-- What the exercise asks --
For the entries below, the result should be an exact transcription of the lines from the one with "wl/cell | ~16 um |" up to and including the one with "Count | 60 |", and only those.

Saved entries:
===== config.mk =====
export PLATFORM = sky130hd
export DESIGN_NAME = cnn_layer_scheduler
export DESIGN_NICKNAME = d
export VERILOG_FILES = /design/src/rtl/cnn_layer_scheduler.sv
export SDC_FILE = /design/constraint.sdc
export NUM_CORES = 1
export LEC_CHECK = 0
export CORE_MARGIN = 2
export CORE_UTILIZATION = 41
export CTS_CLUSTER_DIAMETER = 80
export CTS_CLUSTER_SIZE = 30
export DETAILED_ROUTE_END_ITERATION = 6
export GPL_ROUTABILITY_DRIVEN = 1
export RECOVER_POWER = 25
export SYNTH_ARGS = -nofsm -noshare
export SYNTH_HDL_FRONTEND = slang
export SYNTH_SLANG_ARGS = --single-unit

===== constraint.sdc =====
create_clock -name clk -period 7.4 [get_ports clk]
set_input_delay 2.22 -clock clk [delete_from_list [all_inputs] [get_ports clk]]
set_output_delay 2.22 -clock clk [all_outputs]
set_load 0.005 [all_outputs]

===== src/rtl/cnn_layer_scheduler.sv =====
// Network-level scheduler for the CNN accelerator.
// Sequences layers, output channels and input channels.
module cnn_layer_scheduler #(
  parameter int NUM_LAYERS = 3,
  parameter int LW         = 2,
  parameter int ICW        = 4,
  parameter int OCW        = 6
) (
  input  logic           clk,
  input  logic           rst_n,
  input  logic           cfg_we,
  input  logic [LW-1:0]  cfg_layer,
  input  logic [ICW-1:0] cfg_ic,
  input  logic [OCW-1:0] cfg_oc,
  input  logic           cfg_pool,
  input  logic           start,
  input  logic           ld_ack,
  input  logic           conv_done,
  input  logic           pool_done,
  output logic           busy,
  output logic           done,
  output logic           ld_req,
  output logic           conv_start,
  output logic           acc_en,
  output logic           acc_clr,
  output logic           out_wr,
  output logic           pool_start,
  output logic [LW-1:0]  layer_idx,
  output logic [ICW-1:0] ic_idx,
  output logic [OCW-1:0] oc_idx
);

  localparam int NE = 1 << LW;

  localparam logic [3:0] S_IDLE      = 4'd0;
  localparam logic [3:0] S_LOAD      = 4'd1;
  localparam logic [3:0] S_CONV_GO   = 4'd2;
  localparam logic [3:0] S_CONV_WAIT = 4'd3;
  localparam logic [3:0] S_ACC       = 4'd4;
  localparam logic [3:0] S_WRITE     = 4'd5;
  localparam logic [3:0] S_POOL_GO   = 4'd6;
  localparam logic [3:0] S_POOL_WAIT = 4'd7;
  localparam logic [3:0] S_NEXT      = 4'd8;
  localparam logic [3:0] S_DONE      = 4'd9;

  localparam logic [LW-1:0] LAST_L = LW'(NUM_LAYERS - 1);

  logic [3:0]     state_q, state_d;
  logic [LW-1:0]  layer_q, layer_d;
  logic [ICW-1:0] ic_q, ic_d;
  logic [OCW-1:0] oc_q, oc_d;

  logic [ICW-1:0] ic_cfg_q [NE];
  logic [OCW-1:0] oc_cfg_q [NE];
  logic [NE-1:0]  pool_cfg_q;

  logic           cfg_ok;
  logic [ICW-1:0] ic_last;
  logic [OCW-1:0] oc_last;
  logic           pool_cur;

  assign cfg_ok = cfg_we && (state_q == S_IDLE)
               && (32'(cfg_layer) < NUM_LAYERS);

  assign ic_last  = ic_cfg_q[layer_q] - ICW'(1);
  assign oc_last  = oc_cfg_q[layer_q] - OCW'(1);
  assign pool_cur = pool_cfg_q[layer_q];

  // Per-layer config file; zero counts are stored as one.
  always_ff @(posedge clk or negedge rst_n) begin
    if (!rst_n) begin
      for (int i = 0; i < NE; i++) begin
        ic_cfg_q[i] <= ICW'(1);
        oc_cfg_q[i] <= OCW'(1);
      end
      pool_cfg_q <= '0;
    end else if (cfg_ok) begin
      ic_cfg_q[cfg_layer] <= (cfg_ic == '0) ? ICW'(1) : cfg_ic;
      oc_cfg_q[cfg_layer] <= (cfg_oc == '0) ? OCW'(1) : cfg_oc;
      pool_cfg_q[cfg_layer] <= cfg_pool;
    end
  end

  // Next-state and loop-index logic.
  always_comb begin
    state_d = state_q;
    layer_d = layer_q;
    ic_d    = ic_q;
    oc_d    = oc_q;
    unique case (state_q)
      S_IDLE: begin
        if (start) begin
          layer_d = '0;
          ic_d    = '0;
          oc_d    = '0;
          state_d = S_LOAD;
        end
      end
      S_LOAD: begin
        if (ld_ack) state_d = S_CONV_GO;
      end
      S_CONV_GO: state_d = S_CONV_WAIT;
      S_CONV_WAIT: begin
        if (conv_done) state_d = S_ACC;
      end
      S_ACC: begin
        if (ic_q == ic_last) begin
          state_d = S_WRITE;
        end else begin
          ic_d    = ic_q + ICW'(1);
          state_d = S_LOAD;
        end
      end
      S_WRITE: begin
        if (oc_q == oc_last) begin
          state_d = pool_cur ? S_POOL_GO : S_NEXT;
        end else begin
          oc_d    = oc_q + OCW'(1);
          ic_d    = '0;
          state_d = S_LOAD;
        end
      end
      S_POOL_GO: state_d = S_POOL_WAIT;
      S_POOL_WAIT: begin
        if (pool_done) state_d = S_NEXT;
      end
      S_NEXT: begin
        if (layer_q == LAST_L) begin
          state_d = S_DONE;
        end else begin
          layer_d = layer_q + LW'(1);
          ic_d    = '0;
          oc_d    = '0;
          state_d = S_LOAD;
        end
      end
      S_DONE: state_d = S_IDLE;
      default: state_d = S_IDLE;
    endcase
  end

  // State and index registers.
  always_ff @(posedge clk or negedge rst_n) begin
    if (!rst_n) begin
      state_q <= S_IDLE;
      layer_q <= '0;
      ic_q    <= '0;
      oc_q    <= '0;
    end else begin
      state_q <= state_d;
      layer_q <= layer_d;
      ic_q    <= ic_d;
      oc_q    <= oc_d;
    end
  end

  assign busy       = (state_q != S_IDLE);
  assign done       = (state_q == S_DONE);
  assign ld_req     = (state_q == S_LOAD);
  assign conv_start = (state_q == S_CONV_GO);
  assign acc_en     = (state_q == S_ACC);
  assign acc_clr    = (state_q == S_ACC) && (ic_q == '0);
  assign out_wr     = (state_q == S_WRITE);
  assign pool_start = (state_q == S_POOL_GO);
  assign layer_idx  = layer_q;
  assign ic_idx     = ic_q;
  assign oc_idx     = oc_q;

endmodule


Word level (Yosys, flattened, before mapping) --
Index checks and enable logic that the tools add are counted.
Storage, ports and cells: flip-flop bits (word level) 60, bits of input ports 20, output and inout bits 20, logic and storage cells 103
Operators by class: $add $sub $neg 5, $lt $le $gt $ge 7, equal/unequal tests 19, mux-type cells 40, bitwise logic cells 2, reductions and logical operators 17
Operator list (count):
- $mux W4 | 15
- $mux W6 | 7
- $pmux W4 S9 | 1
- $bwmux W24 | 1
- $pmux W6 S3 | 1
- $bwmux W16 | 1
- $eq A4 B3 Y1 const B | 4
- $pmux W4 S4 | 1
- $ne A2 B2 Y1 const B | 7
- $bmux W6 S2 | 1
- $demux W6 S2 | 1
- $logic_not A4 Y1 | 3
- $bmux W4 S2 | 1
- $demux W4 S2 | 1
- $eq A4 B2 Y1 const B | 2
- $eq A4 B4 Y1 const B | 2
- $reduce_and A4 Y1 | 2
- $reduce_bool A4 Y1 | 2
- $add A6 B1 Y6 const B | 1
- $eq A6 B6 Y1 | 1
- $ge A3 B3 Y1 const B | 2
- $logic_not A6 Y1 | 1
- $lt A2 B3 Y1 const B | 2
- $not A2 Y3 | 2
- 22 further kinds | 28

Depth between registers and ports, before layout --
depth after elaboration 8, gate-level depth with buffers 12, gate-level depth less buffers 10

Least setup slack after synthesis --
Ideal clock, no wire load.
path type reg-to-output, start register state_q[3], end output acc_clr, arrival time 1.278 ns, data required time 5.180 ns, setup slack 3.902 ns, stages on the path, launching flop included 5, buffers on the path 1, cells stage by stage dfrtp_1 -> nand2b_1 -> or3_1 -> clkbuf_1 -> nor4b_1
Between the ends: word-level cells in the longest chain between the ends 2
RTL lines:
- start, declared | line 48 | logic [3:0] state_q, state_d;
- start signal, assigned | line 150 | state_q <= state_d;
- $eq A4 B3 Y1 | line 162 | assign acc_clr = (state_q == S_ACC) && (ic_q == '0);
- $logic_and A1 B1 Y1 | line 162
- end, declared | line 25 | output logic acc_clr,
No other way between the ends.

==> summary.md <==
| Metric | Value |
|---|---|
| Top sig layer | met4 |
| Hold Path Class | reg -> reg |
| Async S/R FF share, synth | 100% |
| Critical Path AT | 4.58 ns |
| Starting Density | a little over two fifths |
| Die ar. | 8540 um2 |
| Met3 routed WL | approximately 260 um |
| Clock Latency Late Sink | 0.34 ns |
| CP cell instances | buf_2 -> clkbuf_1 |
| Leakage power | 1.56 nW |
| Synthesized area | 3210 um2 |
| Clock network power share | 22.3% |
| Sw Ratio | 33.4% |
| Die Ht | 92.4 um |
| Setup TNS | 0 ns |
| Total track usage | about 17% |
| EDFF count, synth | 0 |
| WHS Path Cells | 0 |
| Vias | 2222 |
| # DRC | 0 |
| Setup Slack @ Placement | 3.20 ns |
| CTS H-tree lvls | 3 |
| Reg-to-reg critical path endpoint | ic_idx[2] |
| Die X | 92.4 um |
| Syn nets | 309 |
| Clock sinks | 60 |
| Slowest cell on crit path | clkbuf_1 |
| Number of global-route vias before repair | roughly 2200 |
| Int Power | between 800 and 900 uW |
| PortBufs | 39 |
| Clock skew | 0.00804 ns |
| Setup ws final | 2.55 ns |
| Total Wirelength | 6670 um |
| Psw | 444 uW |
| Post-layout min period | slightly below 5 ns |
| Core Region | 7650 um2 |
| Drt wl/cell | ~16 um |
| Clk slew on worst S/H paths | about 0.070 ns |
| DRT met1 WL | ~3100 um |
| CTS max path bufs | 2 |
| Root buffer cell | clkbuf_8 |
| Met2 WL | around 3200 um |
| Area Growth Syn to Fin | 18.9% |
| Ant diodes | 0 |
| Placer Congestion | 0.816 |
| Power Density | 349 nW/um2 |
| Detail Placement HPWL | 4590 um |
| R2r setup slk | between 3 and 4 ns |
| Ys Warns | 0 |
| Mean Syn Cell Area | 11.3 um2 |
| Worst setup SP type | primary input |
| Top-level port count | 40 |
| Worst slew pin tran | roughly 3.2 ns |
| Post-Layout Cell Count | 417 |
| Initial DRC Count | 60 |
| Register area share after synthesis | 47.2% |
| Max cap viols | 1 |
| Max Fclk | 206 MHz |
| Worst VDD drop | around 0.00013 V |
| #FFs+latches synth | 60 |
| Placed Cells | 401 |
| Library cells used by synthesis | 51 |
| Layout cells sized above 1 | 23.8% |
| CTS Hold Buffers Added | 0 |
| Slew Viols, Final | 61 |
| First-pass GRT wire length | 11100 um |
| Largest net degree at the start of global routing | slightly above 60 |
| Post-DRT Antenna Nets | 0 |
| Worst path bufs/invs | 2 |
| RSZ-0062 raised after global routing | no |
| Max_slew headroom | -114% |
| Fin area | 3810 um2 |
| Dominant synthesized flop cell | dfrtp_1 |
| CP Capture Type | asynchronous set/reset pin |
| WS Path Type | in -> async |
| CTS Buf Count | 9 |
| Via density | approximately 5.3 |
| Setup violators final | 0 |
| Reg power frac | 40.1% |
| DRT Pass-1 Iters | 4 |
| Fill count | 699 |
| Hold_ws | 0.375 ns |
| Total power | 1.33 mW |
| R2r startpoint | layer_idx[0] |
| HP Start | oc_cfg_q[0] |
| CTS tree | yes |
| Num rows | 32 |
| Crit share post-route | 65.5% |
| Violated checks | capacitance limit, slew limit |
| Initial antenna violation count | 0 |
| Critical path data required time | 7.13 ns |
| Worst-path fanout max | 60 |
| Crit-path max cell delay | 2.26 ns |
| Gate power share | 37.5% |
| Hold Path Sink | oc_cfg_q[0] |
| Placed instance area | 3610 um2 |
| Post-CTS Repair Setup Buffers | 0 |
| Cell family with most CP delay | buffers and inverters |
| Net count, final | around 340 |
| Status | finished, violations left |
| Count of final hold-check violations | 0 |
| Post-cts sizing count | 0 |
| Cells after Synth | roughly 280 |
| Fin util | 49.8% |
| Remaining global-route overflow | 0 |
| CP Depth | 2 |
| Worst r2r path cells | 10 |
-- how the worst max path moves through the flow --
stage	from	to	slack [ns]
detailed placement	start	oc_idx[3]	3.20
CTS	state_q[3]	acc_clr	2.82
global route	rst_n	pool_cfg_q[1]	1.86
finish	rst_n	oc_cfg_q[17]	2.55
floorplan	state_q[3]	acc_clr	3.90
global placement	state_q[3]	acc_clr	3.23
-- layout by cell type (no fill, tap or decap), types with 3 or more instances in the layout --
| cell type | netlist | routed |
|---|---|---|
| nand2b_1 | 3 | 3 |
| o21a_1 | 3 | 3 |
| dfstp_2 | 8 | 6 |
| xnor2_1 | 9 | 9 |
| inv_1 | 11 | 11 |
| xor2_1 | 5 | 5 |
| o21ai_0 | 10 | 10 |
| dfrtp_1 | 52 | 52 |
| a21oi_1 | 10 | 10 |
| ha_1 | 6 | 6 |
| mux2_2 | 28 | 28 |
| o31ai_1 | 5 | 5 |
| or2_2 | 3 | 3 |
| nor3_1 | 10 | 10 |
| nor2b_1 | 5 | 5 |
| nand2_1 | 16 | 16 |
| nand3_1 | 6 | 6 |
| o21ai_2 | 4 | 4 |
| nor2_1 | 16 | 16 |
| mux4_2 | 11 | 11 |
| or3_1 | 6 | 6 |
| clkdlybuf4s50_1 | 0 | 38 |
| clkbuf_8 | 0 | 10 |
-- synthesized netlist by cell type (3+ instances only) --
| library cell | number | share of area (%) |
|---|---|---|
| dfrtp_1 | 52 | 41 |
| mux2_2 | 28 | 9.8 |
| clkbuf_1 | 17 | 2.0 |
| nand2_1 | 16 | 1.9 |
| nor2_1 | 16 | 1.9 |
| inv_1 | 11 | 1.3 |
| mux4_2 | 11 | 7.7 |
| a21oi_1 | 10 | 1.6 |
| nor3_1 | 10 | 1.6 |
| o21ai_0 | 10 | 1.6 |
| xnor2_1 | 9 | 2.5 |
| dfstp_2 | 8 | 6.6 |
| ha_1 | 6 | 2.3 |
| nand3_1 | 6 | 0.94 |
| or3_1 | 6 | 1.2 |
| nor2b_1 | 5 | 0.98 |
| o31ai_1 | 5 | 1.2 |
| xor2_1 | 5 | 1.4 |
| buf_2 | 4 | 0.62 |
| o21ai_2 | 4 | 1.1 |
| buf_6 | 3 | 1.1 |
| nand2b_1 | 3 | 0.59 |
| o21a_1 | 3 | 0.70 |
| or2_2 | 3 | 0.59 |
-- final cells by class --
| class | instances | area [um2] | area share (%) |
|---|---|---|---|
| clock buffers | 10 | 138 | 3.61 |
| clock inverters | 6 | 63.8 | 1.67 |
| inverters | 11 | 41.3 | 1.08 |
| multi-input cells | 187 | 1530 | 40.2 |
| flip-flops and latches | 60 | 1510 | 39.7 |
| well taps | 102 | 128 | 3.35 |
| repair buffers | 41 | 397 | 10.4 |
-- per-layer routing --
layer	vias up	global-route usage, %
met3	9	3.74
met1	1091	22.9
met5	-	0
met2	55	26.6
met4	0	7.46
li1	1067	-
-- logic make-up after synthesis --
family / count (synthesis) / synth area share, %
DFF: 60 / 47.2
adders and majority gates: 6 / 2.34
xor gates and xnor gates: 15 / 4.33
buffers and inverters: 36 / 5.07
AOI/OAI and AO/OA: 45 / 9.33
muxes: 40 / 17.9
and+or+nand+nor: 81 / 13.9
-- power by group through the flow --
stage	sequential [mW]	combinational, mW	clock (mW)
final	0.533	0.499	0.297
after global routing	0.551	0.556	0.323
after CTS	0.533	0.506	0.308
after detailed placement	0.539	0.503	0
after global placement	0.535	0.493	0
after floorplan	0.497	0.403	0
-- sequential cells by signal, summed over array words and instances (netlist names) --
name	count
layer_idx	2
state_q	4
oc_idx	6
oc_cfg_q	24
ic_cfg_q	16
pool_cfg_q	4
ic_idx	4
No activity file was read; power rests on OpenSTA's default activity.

-- Answer to the problem --
| Drt wl/cell | ~16 um |
| Clk slew on worst S/H paths | about 0.070 ns |
| DRT met1 WL | ~3100 um |
| CTS max path bufs | 2 |
| Root buffer cell | clkbuf_8 |
| Met2 WL | around 3200 um |
| Area Growth Syn to Fin | 18.9% |
| Ant diodes | 0 |
| Placer Congestion | 0.816 |
| Power Density | 349 nW/um2 |
| Detail Placement HPWL | 4590 um |
| R2r setup slk | between 3 and 4 ns |
| Ys Warns | 0 |
| Mean Syn Cell Area | 11.3 um2 |
| Worst setup SP type | primary input |
| Top-level port count | 40 |
| Worst slew pin tran | roughly 3.2 ns |
| Post-Layout Cell Count | 417 |
| Initial DRC Count | 60 |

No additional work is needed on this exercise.